As part of his eight-figure cash infusion during the 2020 election cycle Soros’s Democracy PAC gave $250,000 to Sunrise Movement’s political action committee, according to Federal Election Commission filings reviewed by the Washington Free Beacon. Sunrise PAC also received $500,000 from the far-left dark money group the Sixteen Thirty Fund, which received $9.6 million from the Soros-run Open Society Policy Center in 2019.
Those two donations constituted nearly a third of the $2.35 million Sunrise PAC raised from Jan. 1, 2019, to Dec. 31, 2020.
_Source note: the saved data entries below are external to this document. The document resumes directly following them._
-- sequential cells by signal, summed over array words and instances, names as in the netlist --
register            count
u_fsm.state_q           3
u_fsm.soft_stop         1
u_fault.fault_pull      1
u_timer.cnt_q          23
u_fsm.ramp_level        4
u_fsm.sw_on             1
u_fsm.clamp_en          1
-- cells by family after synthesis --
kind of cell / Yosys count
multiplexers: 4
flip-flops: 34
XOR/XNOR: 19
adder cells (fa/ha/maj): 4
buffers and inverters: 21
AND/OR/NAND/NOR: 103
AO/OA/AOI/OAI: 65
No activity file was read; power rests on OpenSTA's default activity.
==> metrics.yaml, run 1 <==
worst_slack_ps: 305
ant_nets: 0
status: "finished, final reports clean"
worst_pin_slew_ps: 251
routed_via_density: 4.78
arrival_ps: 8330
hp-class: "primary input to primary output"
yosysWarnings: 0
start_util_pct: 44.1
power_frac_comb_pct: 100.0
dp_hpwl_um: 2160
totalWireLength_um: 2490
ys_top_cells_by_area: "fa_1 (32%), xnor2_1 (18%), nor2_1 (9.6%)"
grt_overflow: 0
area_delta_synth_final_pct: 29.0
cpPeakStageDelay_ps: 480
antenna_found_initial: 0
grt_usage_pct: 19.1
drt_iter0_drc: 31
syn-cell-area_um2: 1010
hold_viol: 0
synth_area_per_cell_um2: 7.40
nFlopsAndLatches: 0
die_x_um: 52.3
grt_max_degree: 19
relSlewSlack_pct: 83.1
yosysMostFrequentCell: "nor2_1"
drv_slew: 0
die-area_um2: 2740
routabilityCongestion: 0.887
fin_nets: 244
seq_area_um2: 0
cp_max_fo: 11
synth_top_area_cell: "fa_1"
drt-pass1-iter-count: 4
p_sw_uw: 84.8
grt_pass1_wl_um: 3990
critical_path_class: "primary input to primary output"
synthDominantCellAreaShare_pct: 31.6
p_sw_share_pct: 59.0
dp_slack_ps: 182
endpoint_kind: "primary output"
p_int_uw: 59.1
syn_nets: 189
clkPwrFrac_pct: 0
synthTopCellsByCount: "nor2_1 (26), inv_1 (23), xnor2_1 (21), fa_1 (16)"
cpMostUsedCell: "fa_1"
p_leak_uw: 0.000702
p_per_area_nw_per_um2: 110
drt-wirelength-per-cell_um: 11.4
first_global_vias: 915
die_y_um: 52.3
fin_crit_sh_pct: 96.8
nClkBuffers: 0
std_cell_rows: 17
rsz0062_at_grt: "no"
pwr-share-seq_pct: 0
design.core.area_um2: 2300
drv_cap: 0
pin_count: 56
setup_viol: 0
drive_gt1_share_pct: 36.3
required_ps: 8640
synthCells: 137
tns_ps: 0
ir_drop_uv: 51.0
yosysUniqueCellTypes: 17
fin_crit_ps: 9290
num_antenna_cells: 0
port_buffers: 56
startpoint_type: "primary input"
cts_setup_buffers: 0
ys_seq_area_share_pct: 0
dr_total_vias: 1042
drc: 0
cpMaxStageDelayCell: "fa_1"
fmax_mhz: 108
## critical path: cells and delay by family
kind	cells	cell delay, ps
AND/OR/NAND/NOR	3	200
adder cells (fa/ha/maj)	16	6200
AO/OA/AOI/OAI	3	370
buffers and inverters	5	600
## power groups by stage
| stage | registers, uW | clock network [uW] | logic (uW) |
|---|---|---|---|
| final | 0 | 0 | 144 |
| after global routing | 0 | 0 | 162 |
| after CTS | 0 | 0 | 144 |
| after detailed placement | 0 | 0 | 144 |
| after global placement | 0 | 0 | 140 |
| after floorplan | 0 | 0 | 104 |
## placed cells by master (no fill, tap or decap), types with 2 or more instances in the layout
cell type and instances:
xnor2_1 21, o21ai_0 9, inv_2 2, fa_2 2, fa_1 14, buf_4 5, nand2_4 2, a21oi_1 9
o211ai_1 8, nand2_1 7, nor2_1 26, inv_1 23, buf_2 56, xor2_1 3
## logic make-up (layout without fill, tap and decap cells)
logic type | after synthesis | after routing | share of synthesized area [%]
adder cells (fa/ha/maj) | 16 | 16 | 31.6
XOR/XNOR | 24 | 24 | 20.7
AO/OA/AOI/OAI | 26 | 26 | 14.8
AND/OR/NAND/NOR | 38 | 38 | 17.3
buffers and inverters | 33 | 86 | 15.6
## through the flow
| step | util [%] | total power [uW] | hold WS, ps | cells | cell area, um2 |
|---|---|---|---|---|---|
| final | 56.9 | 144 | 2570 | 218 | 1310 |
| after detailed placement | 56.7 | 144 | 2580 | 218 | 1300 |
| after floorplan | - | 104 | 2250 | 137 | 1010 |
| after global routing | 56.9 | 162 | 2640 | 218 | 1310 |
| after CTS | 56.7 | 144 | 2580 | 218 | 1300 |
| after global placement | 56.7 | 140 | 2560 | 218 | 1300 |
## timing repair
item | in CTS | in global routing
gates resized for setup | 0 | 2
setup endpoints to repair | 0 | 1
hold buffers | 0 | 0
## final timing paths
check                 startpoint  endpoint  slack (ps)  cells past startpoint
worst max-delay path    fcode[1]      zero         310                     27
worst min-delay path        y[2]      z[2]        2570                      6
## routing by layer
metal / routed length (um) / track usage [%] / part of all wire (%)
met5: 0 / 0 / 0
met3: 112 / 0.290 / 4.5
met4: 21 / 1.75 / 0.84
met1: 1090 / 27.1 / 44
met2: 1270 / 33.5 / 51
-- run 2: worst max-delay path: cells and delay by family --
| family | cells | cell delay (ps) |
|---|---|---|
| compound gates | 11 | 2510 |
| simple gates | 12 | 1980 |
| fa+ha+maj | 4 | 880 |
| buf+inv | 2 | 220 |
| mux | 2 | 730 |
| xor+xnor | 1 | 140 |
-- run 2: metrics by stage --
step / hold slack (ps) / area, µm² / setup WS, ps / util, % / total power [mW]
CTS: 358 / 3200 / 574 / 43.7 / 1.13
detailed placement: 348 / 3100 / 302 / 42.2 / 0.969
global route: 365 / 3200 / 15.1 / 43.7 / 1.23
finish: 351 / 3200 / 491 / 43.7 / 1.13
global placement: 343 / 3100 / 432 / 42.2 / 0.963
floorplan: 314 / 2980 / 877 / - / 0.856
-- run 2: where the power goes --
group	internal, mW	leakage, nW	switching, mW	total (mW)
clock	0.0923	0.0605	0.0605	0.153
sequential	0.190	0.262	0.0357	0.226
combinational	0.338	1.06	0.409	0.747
Sunrise DC was widely condemned last week after it released a statement on “future coalition spaces with Zionist organizations.” The group said it will not appear at a rally for Washington, D.C., statehood because other left-wing groups in attendance, such as the National Council of Jewish Women and the Religious Action Center of Reform Judaism, support Israel’s existence as a nation. The group said the fight for D.C. statehood was “incompatible” with Zionism.
Soros did not respond to a request for comment on his future funding of the organization.
Soros and his allies have raised the alarm about antisemitic attacks against the billionaire, but his decision to bankroll a group purveying an antisemitic trope—and his silence in the face of it—raises questions about his sincerity.
For example, when Virginia gubernatorial candidate Glenn Youngkin, a Republican, mentioned Soros at a rally earlier this month, Democrats said his comments were antisemitic.
“Evoking George Soros as a shadowy funder is an antisemitic conspiracy theory,” Rep. Elaine Luria (D., Va.) said in a tweet. “This is an unacceptable statement from Glenn Youngkin.”
Luria did not respond to a request for comment on Soros and the Sunrise Movement.
Soros’s involvement in the Sunrise Movement raises questions about how he oversees the distribution of his fortune. Sunrise isn’t the only antisemitic group Soros is known to give money to that has promulgated antisemitic tropes.
He also funds the isolationist Quincy Institute, a think tank that employed scholars such as Sarah Leah Whitson, a former Human Rights Watch executive, who appeared to celebrate draconian public health measures used early on in the coronavirus pandemic by the Israeli government. She said whatever inconvenience they imposed on Israeli citizens was not enough to compensate for the suffering they have perpetrated on Palestinians. Whitson later deleted the tweet and said it “didn’t come out right.”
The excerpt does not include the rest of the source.